○最寄駅のお嬢様 ~ 格差 ~
通学時の朝、同じ時間に最寄駅へ行く。この時間にはもう1人ホームにいる人がいる。私立中学校の制服を来た女の子だ。
何となく気になってはいたが、会話することもなく別々の車両に乗っていた。
ある日、いつも通り車両に乗ると、女の子が同じ車両に乗り込んできた。この時間の電車はガラガラにも関わらず、なぜか私の正面の席に座った。
なんだろう?と思いちらちら見ていると、カバンから財布を取り出しながら声をかけてきた。
「お金恵んであげるから、足置きになってくれませんか?」
突然の申し出に言葉を失っていると
「あなたお金に困ってますよね?靴もカバンもボロボロだし、高校通うのもやっとなの知ってるんですよ」
「何でそんなことを…」
「ちょっと頼んで調べてもらえば、そのくらいのこと簡単に分かるんですよ。
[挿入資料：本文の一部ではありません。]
[config.mk]
export PLATFORM = sky130hd
export DESIGN_NAME = mcuex_core
export DESIGN_NICKNAME = d
export VERILOG_FILES = /design/src/hdl/mcuex_pkg.sv /design/src/hdl/mcuex_core.sv
export SDC_FILE = /design/constraint.sdc
export NUM_CORES = 1
export LEC_CHECK = 0
export ABC_AREA = 1
export BUFFER_PORTS_ARGS = -buffer_cell sky130_fd_sc_hd__buf_2
export CAP_MARGIN = 10
export CORE_UTILIZATION = 30
export CTS_BUF_LIST = sky130_fd_sc_hd__clkbuf_2 sky130_fd_sc_hd__clkbuf_4 sky130_fd_sc_hd__clkbuf_8
export CTS_CLUSTER_DIAMETER = 120
export DETAILED_ROUTE_END_ITERATION = 8
export HOLD_SLACK_MARGIN = 0.03
export PLACE_DENSITY = 0.58
export SLEW_MARGIN = 10
export SYNTH_ARGS = -nofsm -noshare
export SYNTH_HDL_FRONTEND = slang
export SYNTH_SLANG_ARGS = --single-unit
export TNS_END_PERCENT = 10
[constraint.sdc]
create_clock -name ref_clk -period 2.9 [get_ports ref_clk]
set_input_delay 0.145 -clock ref_clk [delete_from_list [all_inputs] [get_ports ref_clk]]
set_output_delay 0.145 -clock ref_clk [all_outputs]
set_load 0.02 [all_outputs]
[src/hdl/mcuex_pkg.sv]
// Purpose: Constants for the instruction-subset execution unit
// Assumes: 14-bit instruction words, 13-bit program counter
// Notes: Opcode patterns are matched under masks, watchdog clear exactly
package mcuex_pkg;
    localparam int DATA_W = 8;
    localparam int PC_W = 13;
    localparam int INSN_W = 14;
    localparam int FADDR_W = 7;
    localparam int WDT_W = 8;
    localparam int PRE_W = 8;
    // Opcode patterns and masks
    localparam logic [13:0] OP_WDT_CLEAR = 14'h0064;
    localparam logic [13:0] OP_CLR_ACC = 14'h0100;
    localparam logic [13:0] MASK_CLR_ACC = 14'h3f80;
    localparam logic [13:0] OP_CLR_FILE = 14'h0180;
    localparam logic [13:0] MASK_FILE_NODEST = 14'h3f80;
    localparam logic [13:0] OP_DEC_FILE = 14'h0300;
    localparam logic [13:0] OP_COMP_FILE = 14'h0900;
    localparam logic [13:0] OP_DEC_SKIP = 14'h0b00;
    localparam logic [13:0] MASK_FILE_DEST = 14'h3f00;
    localparam logic [13:0] OP_CALL = 14'h2000;
    localparam logic [13:0] MASK_CALL = 14'h3800;
    // Field positions
    localparam int DEST_BIT = 7;
    localparam int UPPER_LO = 3;
    localparam int UPPER_HI = 4;
    // Reset values and increments
    localparam logic [7:0] ZERO_BYTE = 8'h00;
    localparam logic [12:0] PC_RESET = 13'h0000;
    localparam logic [12:0] PC_ONE = 13'h0001;
    localparam logic [7:0] BYTE_ONE = 8'h01;
    localparam logic [7:0] WDT_RESET = 8'h00;
    localparam logic [7:0] PRE_RESET = 8'h00;
endpackage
月10万でどうですか?」
確かにその通りだ。これまではバイトをして賄っていたが、大学受験に集中したくて先月辞めたところだった。
「私が電車に乗ってる10分くらいで10万なんて、おいしいですよね?あなたも知っている通り、この時間は誰も乗ってこないですし」
これ以上親に負担をかけたくないと思い、彼女の要望に応えることにした。そして準備されていた契約書にサインをして10万円を受け取った。
「これで契約成立ね。早くこっち来て」
私は彼女の足元に横向きで伏せる体制を取った。すると長い足を伸ばして背中の上に乗せた。
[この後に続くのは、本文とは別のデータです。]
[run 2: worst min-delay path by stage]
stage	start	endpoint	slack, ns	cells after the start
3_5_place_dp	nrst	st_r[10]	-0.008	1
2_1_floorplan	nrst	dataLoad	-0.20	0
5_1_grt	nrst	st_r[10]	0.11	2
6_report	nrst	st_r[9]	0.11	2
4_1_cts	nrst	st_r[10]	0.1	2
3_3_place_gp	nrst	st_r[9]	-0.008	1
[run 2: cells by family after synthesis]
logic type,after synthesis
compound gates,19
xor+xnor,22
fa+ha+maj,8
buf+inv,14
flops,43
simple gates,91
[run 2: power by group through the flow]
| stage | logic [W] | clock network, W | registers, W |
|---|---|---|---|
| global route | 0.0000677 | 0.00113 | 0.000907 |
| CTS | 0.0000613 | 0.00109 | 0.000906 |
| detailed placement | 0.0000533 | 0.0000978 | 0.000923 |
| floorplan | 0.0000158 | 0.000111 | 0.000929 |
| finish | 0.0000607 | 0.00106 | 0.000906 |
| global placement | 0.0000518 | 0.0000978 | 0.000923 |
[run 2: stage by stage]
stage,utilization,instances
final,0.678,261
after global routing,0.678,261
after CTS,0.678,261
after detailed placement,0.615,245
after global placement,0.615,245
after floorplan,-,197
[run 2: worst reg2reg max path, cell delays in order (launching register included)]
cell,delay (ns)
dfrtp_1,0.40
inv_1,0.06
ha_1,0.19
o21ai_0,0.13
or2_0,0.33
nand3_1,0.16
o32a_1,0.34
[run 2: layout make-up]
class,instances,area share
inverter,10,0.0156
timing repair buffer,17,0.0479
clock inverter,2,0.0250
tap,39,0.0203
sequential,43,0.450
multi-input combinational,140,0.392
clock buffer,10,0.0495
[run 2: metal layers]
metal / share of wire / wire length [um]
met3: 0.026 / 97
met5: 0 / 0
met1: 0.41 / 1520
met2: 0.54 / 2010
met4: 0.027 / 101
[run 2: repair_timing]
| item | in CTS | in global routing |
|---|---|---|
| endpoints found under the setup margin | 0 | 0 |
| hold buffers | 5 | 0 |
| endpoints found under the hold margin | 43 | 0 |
[src/common/amsc_pkg.sv]
// constants for the alert mask and shutdown control block
package amsc_pkg;
	localparam logic [7:0] AMSC_ADDR_CONFIG = 8'h73;
	localparam logic [7:0] AMSC_ADDR_MASK1 = 8'h74;
	localparam logic [7:0] AMSC_ADDR_MASK2 = 8'h75;
	localparam logic [7:0] AMSC_MASK1_RESET = 8'h00;
	localparam logic [7:0] AMSC_MASK2_RESET = 8'h00;
	localparam logic [7:0] AMSC_CONFIG_RESET = 8'h00;
	localparam logic [7:0] AMSC_UNMAPPED_READ = 8'h00;
	localparam logic [7:0] AMSC_DUTY_SHUTDOWN = 8'h00;
	localparam logic [7:0] AMSC_THERMAL_EVENT_PIN_LIMIT_NOW = 8'h00;
	// mask 1 fields
	localparam int AMSC_M1_V25 = 0;
	localparam int AMSC_M1_VCC = 2;
	localparam int AMSC_M1_REMOTE_ONE = 4;
	localparam int AMSC_M1_LOCAL = 5;
	localparam int AMSC_M1_REMOTE_TWO = 6;
	localparam int AMSC_M1_S2 = 7;
	// mask 2 fields
	localparam int AMSC_M2_OVERTEMP = 1;
	localparam int AMSC_M2_FAN_ONE = 2;
	localparam int AMSC_M2_FAN_THREE = 4;
	localparam int AMSC_M2_FOURTH = 5;
	localparam int AMSC_M2_DIODE_ONE = 6;
	localparam int AMSC_M2_DIODE_TWO = 7;
	// writable bits of mask 2
	localparam logic [7:0] AMSC_MASK2_WMASK = 8'hfd;
	// configuration fields
	localparam int AMSC_CFG_CONV = 6;
	localparam int AMSC_CFG_POWER_DOWN = 7;
	// single channel selector codes
	typedef enum logic [2:0] {
		AMSC_CH_V25 = 3'b000,
		AMSC_CH_VCC = 3'b010,
		AMSC_CH_REMOTE_ONE = 3'b101,
		AMSC_CH_LOCAL = 3'b110,
		AMSC_CH_REMOTE_TWO = 3'b111
	} amsc_chan_t;
endpackage

[src/common/amsc_alert_if.sv]
// carrier between register file and alert gate
`timescale 1ns/10ps
interface amsc_alert_if;
	logic [7:0] status_one;
	logic [7:0] status_two;
	logic [7:0] mask_one;
	logic [7:0] mask_two;
	logic fourth_is_thermal_event_pin;
	logic thermal_event_pin_timer_event;
	logic unmasked_any;
	modport regs (
		output status_one,
		output status_two,
		output mask_one,
		output mask_two,
		output fourth_is_thermal_event_pin,
		output thermal_event_pin_timer_event,
		input unmasked_any
	);
	modport gate (
		input status_one,
		input status_two,
		input mask_one,
		input mask_two,
		input fourth_is_thermal_event_pin,
		input thermal_event_pin_timer_event,
		output unmasked_any
	);
endinterface

[src/rtl/amsc_alert_gate.sv]
// masking of status sources into one alert request
`timescale 1ns/10ps
module amsc_alert_gate
	import amsc_pkg::*;
(
	amsc_alert_if.gate bus
);
	logic one_hit;
	logic two_hit;
	logic fourth_src;
	logic [7:0] two_src;

	always_comb begin
		// fan four or timer
		fourth_src = bus.fourth_is_thermal_event_pin ? bus.thermal_event_pin_timer_event :
			bus.status_two[AMSC_M2_FOURTH];
		two_src = bus.status_two;
		two_src[AMSC_M2_FOURTH] = fourth_src;
	end

	// voltage masks
	// temperature masks
	assign one_hit =
		(bus.status_one[AMSC_M1_V25] & ~bus.mask_one[AMSC_M1_V25]) |
		(bus.status_one[AMSC_M1_VCC] & ~bus.mask_one[AMSC_M1_VCC]) |
		(bus.status_one[AMSC_M1_REMOTE_ONE] &
		~bus.mask_one[AMSC_M1_REMOTE_ONE]) |
		(bus.status_one[AMSC_M1_LOCAL] & ~bus.mask_one[AMSC_M1_LOCAL]) |
		(bus.status_one[AMSC_M1_REMOTE_TWO] &
		~bus.mask_one[AMSC_M1_REMOTE_TWO]);

	// per bit fault masks
	// summary mask over status two
	assign two_hit = ~bus.mask_one[AMSC_M1_S2] &
		(|(two_src[AMSC_M2_DIODE_TWO:AMSC_M2_OVERTEMP] &
		~bus.mask_two[AMSC_M2_DIODE_TWO:AMSC_M2_OVERTEMP]));

	// any unmasked source
	assign bus.unmasked_any = one_hit | two_hit;
endmodule
<file path="config.mk">
export PLATFORM = sky130hd
export DESIGN_NAME = shms_sequencer
export DESIGN_NICKNAME = d
export VERILOG_FILES = /design/src/hdl/shms_pkg.sv /design/src/hdl/shms_apb_regs.sv /design/src/hdl/shms_sequencer.sv /design/src/hdl/shms_tick_div.sv
export VERILOG_INCLUDE_DIRS = /design/src /design/src/hdl
export SDC_FILE = /design/constraint.sdc
export NUM_CORES = 1
export LEC_CHECK = 0
export BUFFER_PORTS_ARGS = -buffer_cell sky130_fd_sc_hd__buf_2
export CAP_MARGIN = 5
export CORE_ASPECT_RATIO = 1.75
export CORE_MARGIN = 8
export CORE_UTILIZATION = 52
export DETAILED_ROUTE_END_ITERATION = 8
export GPL_TIMING_DRIVEN = 0
export PLACE_DENSITY = 0.82
export SLEW_MARGIN = 20
export SYNTH_ARGS = -nofsm -noshare
export SYNTH_HDL_FRONTEND = slang
export SYNTH_SLANG_ARGS = --single-unit
</file>
<file path="constraint.sdc">
create_clock -name clk_sys_in -period 4.2 [get_ports clk_sys_in]
set_clock_uncertainty 0.05 [all_clocks]
set_input_delay 0.84 -clock clk_sys_in [delete_from_list [all_inputs] [get_ports clk_sys_in]]
set_output_delay 0.84 -clock clk_sys_in [all_outputs]
set_load 0.05 [all_outputs]
</file>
「あーいい気分、ずっと丁度いいのがいると思ってたんだよね~」
「それにしても恥ずかしくないんですか?年下の中学生の言いなりになって、家具として使われて」
「お金がないってみじめですよね。お金のために小娘の足置きになるなんて。ほんとにどうしようもない人ですね」
私は彼女と自分の格差を身を持って知った。私に取って10万はバイトで何時間も働いて稼いだお金。彼女に取ってはただのはした金。
これから1年間、彼女の足置きとして通学することが決まった。彼女の仕打ちが段々エスカレートしていくことは、まだこの時は気付かなかった。